Activity: Below is some data. Retype exactly the lines starting at the one with "### run 3 -> run 4" and ending at the one with "Termination of the".

Data in this exercise:

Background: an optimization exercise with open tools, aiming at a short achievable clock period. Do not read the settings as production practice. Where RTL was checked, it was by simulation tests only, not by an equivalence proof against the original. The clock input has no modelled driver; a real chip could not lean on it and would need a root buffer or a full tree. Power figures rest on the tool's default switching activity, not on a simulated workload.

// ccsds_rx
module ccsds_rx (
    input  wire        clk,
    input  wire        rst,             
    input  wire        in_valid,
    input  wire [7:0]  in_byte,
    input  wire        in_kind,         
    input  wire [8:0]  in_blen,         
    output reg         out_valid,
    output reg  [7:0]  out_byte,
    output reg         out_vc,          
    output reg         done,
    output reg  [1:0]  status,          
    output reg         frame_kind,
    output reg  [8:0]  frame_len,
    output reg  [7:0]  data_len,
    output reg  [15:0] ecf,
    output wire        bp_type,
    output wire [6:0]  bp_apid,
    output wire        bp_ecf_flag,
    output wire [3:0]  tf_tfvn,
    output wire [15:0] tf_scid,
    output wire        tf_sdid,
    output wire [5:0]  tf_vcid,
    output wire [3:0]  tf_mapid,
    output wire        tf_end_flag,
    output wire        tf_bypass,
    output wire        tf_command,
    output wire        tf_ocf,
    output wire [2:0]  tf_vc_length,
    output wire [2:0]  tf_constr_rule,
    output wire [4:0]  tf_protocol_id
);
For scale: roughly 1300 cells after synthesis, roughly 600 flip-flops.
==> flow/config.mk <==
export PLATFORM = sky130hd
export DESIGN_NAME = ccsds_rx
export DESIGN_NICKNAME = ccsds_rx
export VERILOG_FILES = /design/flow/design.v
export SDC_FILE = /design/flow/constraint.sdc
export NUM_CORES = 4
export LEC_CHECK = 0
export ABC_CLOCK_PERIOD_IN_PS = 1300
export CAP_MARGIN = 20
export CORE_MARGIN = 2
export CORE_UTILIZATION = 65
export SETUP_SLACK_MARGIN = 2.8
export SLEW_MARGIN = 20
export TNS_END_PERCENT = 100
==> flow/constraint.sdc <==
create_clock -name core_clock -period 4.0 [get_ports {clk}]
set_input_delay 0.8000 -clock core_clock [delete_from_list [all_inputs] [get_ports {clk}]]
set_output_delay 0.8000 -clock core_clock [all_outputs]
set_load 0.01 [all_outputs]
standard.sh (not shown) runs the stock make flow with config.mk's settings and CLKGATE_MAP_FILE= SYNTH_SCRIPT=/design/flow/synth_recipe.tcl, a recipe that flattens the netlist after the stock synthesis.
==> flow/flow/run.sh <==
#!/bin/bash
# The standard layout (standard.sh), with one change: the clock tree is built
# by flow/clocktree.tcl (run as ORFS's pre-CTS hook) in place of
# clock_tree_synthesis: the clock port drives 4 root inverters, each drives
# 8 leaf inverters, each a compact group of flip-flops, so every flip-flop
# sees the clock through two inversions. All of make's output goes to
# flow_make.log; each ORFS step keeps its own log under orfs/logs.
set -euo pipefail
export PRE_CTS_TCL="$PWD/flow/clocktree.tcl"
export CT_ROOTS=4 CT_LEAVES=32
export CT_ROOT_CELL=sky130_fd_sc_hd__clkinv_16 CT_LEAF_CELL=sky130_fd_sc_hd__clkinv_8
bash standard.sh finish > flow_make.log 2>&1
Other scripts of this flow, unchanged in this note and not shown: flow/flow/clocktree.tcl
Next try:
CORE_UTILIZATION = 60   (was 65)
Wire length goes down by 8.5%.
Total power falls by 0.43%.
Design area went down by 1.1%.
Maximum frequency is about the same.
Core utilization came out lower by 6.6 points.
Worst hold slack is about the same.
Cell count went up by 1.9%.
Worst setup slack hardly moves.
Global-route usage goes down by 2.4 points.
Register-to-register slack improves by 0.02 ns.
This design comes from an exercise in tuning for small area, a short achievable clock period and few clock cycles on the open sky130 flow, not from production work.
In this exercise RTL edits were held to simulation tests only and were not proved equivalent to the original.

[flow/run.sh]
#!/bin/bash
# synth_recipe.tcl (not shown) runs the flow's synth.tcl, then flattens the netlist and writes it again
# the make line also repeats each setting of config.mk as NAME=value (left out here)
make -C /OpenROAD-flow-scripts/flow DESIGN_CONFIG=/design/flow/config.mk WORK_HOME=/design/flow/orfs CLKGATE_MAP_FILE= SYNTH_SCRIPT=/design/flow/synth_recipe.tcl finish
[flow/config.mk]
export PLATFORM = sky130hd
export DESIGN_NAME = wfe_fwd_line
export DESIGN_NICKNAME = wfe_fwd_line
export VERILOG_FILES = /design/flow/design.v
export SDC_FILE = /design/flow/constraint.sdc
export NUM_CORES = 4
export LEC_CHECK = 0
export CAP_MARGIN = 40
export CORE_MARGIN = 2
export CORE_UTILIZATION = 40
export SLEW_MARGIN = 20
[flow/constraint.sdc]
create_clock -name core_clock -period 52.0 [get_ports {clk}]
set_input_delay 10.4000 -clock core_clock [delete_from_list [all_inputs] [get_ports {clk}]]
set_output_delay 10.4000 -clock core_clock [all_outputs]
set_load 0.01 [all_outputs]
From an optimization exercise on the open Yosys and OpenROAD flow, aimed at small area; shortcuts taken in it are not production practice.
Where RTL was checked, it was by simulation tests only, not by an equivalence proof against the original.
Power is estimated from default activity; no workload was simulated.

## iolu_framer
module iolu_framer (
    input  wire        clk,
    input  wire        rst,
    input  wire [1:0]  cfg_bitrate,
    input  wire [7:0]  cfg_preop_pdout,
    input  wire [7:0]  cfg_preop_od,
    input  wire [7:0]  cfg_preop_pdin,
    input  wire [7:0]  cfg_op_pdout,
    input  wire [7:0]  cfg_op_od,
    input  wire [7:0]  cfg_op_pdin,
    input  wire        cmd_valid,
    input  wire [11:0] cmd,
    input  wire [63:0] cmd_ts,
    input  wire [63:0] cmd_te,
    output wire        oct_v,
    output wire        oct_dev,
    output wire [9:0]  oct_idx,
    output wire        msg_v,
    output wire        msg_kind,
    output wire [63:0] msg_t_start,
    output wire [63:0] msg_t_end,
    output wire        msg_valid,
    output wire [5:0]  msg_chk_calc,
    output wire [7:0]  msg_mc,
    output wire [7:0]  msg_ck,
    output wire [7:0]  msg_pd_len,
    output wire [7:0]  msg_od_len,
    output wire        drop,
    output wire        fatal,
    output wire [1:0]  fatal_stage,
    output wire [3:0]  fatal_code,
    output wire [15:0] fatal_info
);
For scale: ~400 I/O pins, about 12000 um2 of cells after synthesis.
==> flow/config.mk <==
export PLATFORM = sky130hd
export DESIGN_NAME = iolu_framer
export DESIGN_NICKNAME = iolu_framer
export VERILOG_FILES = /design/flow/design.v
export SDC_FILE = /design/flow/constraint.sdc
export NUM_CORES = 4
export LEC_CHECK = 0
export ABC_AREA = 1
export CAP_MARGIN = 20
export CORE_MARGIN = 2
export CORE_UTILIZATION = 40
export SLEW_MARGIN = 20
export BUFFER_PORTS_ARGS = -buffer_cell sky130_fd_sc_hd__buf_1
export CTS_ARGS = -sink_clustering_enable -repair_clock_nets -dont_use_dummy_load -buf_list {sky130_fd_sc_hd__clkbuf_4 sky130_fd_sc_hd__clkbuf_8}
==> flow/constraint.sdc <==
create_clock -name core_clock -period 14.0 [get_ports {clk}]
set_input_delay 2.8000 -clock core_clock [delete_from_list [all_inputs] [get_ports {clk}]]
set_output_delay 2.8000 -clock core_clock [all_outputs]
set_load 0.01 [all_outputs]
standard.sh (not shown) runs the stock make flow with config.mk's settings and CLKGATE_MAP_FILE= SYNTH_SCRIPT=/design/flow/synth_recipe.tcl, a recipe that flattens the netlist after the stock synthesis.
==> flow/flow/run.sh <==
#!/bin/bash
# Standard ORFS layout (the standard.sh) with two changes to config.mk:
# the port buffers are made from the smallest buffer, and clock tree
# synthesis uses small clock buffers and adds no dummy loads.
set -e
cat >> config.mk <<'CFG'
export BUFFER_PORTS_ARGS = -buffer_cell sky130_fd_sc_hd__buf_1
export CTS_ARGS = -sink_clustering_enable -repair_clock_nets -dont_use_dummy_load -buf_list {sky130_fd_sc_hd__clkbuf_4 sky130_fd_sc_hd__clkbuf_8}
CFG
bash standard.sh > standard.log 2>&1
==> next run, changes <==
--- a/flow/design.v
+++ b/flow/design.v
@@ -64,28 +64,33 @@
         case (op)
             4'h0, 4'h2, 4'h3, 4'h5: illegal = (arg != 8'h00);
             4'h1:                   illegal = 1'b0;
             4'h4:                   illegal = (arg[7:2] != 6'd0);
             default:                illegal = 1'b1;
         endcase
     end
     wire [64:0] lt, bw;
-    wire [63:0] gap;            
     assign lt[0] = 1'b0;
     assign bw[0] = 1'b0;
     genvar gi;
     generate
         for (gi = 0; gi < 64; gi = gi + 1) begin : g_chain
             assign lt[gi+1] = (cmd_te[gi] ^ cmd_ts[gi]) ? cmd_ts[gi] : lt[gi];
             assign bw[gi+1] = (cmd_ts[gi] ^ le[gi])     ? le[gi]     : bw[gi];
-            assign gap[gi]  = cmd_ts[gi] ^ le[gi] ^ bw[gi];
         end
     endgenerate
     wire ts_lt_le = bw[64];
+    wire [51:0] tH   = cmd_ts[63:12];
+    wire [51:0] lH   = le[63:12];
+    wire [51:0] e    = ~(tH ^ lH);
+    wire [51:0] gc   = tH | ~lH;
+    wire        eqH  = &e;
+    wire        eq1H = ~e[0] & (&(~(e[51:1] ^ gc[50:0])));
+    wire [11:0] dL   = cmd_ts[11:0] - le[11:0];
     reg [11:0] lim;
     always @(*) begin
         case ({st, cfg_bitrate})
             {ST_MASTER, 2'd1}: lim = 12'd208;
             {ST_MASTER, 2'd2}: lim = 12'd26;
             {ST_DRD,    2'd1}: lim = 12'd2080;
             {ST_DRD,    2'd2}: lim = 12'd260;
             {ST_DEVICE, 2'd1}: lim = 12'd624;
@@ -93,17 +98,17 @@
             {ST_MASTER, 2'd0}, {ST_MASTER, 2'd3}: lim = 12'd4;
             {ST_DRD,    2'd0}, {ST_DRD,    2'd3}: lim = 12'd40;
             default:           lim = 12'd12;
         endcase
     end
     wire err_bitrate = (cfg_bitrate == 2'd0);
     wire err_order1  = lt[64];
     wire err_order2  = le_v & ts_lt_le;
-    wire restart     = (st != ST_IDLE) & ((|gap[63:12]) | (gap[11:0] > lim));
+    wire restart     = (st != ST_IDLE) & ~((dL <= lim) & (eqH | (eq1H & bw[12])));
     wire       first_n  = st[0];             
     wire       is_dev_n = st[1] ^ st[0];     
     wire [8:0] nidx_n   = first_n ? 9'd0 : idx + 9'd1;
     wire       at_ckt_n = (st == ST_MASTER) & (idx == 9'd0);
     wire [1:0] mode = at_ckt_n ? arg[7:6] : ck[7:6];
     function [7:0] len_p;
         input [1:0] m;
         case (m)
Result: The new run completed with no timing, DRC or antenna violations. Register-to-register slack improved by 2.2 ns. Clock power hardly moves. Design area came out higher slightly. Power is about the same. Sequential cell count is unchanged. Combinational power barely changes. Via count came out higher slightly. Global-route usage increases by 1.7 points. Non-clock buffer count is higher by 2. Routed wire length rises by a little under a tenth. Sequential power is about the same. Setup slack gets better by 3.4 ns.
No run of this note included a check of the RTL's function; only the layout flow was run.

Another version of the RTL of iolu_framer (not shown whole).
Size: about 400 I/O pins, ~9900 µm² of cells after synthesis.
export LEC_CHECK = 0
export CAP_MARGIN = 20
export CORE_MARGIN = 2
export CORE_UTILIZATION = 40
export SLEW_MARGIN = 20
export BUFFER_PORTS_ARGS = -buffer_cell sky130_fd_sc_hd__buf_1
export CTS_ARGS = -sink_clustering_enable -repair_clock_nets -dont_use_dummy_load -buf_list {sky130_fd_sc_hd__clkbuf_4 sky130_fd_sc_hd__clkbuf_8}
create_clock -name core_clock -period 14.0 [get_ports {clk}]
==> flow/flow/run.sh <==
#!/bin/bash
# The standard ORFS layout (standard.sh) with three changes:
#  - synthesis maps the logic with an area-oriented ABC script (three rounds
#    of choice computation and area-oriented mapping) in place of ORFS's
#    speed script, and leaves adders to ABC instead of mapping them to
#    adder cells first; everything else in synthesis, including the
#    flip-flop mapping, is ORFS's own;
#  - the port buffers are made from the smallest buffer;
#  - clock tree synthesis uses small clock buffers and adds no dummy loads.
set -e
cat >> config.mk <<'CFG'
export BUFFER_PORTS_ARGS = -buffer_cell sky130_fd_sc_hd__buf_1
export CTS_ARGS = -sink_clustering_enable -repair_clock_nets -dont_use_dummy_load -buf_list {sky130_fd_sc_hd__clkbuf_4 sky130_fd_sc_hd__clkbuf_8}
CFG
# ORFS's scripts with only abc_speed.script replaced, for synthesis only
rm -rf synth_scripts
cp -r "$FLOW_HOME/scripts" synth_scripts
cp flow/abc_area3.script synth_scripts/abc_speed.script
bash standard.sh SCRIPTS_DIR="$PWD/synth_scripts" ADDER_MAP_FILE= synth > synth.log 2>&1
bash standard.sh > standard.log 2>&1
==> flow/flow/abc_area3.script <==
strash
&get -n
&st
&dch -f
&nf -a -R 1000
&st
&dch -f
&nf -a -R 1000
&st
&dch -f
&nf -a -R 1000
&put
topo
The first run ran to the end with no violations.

* * *

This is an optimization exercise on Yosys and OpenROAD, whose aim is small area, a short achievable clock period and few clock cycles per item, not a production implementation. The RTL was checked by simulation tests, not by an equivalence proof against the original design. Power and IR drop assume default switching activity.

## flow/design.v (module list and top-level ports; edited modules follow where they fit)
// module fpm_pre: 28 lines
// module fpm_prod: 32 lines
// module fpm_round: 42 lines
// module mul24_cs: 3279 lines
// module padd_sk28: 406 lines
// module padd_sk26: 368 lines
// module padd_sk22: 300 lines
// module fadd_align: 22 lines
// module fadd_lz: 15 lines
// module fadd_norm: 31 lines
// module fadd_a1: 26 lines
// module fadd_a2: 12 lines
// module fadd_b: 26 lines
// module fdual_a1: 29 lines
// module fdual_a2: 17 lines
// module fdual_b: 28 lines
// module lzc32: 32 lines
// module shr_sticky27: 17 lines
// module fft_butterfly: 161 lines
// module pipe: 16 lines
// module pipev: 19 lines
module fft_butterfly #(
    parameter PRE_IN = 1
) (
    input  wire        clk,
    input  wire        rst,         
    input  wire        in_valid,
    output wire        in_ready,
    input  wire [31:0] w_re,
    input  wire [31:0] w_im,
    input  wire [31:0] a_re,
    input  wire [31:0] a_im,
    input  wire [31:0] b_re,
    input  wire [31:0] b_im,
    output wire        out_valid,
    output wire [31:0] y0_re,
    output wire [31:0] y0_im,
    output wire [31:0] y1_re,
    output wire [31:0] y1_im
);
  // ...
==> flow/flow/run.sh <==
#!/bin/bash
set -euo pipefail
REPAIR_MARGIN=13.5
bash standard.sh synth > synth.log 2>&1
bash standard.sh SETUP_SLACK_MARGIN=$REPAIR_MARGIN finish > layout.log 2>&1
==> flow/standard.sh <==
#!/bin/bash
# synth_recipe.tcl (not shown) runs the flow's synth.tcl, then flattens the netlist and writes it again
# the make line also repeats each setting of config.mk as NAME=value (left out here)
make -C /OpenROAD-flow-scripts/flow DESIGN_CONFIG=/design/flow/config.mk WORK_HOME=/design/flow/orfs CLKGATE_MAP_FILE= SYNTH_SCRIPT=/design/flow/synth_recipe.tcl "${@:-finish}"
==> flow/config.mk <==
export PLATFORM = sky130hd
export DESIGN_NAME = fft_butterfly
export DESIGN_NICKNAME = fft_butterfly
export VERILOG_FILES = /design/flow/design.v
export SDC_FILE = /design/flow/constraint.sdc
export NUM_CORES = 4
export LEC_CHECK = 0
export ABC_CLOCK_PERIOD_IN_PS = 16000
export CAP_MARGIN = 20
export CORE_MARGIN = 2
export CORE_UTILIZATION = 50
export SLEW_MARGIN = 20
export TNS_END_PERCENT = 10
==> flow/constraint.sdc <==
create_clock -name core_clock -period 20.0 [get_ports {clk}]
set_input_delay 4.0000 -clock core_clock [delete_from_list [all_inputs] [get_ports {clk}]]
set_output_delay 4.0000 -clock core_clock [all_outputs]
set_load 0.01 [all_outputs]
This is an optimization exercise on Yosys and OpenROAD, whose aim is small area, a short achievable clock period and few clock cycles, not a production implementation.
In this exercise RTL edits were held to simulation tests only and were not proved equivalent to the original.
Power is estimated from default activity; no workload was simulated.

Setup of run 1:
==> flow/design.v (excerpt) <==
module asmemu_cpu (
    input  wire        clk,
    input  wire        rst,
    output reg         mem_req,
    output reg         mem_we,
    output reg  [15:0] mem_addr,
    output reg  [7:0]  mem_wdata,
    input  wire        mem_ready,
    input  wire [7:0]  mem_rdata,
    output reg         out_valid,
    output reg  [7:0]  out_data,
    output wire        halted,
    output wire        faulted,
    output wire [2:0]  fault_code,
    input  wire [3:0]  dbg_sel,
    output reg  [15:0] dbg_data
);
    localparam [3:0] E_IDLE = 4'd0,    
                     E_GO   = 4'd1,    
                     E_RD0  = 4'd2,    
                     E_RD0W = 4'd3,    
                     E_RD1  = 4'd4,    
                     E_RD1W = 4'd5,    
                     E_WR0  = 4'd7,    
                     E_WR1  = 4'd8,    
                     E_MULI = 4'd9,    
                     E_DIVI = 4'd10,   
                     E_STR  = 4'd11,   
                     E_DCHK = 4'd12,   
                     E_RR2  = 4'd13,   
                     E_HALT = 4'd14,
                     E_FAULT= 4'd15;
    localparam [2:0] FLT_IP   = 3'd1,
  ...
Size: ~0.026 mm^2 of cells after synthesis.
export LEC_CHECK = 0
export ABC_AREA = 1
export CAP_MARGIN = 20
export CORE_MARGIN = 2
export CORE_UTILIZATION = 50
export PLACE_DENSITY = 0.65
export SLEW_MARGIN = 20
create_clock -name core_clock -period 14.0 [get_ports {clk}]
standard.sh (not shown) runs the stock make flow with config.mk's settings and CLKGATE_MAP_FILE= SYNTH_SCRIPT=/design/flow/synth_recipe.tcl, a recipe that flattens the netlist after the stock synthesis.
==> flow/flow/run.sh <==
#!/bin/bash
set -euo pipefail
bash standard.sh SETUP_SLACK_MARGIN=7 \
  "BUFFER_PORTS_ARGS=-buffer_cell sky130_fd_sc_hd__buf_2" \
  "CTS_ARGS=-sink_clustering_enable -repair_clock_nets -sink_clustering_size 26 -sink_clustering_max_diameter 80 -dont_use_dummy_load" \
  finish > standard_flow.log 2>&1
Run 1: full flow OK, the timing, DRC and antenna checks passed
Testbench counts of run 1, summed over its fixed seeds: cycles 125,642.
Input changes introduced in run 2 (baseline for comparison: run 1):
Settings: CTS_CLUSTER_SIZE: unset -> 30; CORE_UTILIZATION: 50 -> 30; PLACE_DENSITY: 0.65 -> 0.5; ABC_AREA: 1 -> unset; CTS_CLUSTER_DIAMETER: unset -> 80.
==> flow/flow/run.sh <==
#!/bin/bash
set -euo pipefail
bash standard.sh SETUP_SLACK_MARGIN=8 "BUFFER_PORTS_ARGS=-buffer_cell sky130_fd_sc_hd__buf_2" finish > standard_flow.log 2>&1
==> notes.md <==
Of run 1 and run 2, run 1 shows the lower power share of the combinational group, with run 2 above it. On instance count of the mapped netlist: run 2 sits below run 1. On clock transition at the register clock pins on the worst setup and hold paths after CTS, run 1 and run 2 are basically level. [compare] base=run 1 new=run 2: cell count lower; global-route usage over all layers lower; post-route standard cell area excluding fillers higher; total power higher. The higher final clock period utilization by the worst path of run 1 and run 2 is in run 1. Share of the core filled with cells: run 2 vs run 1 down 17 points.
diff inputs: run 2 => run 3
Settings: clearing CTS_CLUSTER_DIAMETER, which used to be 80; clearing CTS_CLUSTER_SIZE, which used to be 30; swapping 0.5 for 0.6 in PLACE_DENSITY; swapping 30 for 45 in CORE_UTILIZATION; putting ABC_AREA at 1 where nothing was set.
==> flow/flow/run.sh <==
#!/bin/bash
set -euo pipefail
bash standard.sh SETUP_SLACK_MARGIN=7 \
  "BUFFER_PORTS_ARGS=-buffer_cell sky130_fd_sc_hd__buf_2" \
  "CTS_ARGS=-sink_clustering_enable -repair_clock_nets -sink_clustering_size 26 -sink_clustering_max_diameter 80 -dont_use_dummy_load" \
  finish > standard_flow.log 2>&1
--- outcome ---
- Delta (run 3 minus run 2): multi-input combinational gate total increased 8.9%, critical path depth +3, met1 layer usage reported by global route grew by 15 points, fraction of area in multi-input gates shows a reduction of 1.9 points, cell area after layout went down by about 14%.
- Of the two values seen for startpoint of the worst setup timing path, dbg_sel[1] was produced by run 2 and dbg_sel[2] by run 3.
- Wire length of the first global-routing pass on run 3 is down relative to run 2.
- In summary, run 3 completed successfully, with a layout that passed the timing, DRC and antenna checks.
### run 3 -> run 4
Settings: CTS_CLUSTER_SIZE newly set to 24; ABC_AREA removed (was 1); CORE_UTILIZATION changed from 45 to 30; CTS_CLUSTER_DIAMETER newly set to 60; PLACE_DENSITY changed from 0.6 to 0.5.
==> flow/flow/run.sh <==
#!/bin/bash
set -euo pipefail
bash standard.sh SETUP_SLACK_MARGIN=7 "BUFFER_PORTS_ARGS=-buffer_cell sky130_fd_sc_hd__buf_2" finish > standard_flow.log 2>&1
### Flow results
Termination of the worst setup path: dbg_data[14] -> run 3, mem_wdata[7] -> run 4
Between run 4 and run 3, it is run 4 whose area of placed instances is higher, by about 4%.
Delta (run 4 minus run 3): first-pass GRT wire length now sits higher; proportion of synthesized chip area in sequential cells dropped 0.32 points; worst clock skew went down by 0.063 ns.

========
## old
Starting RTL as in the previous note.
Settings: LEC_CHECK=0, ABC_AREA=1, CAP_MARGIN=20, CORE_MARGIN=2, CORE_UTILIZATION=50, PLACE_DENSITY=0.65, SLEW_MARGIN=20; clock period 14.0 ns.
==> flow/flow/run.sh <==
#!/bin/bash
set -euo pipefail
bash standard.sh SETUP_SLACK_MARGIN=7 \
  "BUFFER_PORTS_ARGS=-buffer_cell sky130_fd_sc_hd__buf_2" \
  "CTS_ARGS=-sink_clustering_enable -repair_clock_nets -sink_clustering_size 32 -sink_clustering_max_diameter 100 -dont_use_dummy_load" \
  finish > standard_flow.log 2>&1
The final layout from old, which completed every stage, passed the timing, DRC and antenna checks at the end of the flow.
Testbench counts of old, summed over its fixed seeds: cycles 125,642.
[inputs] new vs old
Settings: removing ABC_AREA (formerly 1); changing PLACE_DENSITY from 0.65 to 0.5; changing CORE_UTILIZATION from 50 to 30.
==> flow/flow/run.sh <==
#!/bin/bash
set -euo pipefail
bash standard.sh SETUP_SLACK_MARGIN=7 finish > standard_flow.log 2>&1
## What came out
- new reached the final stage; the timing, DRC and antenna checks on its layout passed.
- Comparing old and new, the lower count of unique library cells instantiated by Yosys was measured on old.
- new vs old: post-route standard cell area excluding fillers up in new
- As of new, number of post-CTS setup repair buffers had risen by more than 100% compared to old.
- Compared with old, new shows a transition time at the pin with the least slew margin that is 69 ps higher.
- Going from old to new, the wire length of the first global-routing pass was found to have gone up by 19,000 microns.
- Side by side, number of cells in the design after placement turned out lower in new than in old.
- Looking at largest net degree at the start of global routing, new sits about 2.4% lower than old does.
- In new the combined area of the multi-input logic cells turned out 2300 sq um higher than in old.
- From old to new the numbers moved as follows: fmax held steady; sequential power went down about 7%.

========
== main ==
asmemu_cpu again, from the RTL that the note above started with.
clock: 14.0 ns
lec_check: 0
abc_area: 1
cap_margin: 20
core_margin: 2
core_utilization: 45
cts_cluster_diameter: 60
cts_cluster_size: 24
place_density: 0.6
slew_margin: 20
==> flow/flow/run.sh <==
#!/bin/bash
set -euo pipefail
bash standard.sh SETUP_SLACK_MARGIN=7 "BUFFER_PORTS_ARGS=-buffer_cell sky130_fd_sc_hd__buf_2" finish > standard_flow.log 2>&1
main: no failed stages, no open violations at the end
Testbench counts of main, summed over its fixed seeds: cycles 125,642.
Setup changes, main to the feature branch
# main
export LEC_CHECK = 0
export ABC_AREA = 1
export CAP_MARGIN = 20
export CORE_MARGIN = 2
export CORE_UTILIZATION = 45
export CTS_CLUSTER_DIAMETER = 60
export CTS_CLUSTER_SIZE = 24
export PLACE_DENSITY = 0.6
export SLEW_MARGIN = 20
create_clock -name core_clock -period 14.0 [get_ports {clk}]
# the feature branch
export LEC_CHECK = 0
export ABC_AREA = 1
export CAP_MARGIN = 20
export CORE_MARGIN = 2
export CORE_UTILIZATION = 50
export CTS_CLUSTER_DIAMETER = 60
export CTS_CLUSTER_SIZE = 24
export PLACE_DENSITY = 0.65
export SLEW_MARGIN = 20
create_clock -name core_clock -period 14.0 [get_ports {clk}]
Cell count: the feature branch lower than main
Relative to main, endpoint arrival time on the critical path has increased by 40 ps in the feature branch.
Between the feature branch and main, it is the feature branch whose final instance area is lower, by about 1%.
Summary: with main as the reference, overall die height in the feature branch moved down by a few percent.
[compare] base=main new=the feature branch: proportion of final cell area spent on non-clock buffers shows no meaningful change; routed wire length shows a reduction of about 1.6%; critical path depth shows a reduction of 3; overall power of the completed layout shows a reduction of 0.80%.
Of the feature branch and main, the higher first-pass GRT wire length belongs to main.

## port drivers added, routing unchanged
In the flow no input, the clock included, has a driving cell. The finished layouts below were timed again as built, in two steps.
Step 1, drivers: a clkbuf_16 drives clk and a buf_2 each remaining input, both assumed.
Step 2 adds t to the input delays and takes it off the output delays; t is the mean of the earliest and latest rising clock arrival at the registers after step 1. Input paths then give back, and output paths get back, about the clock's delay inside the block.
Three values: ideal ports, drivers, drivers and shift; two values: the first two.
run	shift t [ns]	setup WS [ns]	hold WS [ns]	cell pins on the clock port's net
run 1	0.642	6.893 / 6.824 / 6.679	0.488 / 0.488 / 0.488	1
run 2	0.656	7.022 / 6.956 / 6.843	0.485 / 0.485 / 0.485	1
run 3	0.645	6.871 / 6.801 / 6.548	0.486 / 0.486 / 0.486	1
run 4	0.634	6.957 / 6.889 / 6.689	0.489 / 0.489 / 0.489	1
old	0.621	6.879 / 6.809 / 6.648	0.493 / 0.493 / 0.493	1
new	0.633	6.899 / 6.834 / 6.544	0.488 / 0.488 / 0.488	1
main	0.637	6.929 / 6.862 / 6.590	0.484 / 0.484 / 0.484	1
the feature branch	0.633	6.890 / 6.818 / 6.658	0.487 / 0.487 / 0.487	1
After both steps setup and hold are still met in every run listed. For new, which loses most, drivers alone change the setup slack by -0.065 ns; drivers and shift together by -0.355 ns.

Your response:
### run 3 -> run 4
Settings: CTS_CLUSTER_SIZE newly set to 24; ABC_AREA removed (was 1); CORE_UTILIZATION changed from 45 to 30; CTS_CLUSTER_DIAMETER newly set to 60; PLACE_DENSITY changed from 0.6 to 0.5.
==> flow/flow/run.sh <==
#!/bin/bash
set -euo pipefail
bash standard.sh SETUP_SLACK_MARGIN=7 "BUFFER_PORTS_ARGS=-buffer_cell sky130_fd_sc_hd__buf_2" finish > standard_flow.log 2>&1
### Flow results
Termination of the worst setup path: dbg_data[14] -> run 3, mem_wdata[7] -> run 4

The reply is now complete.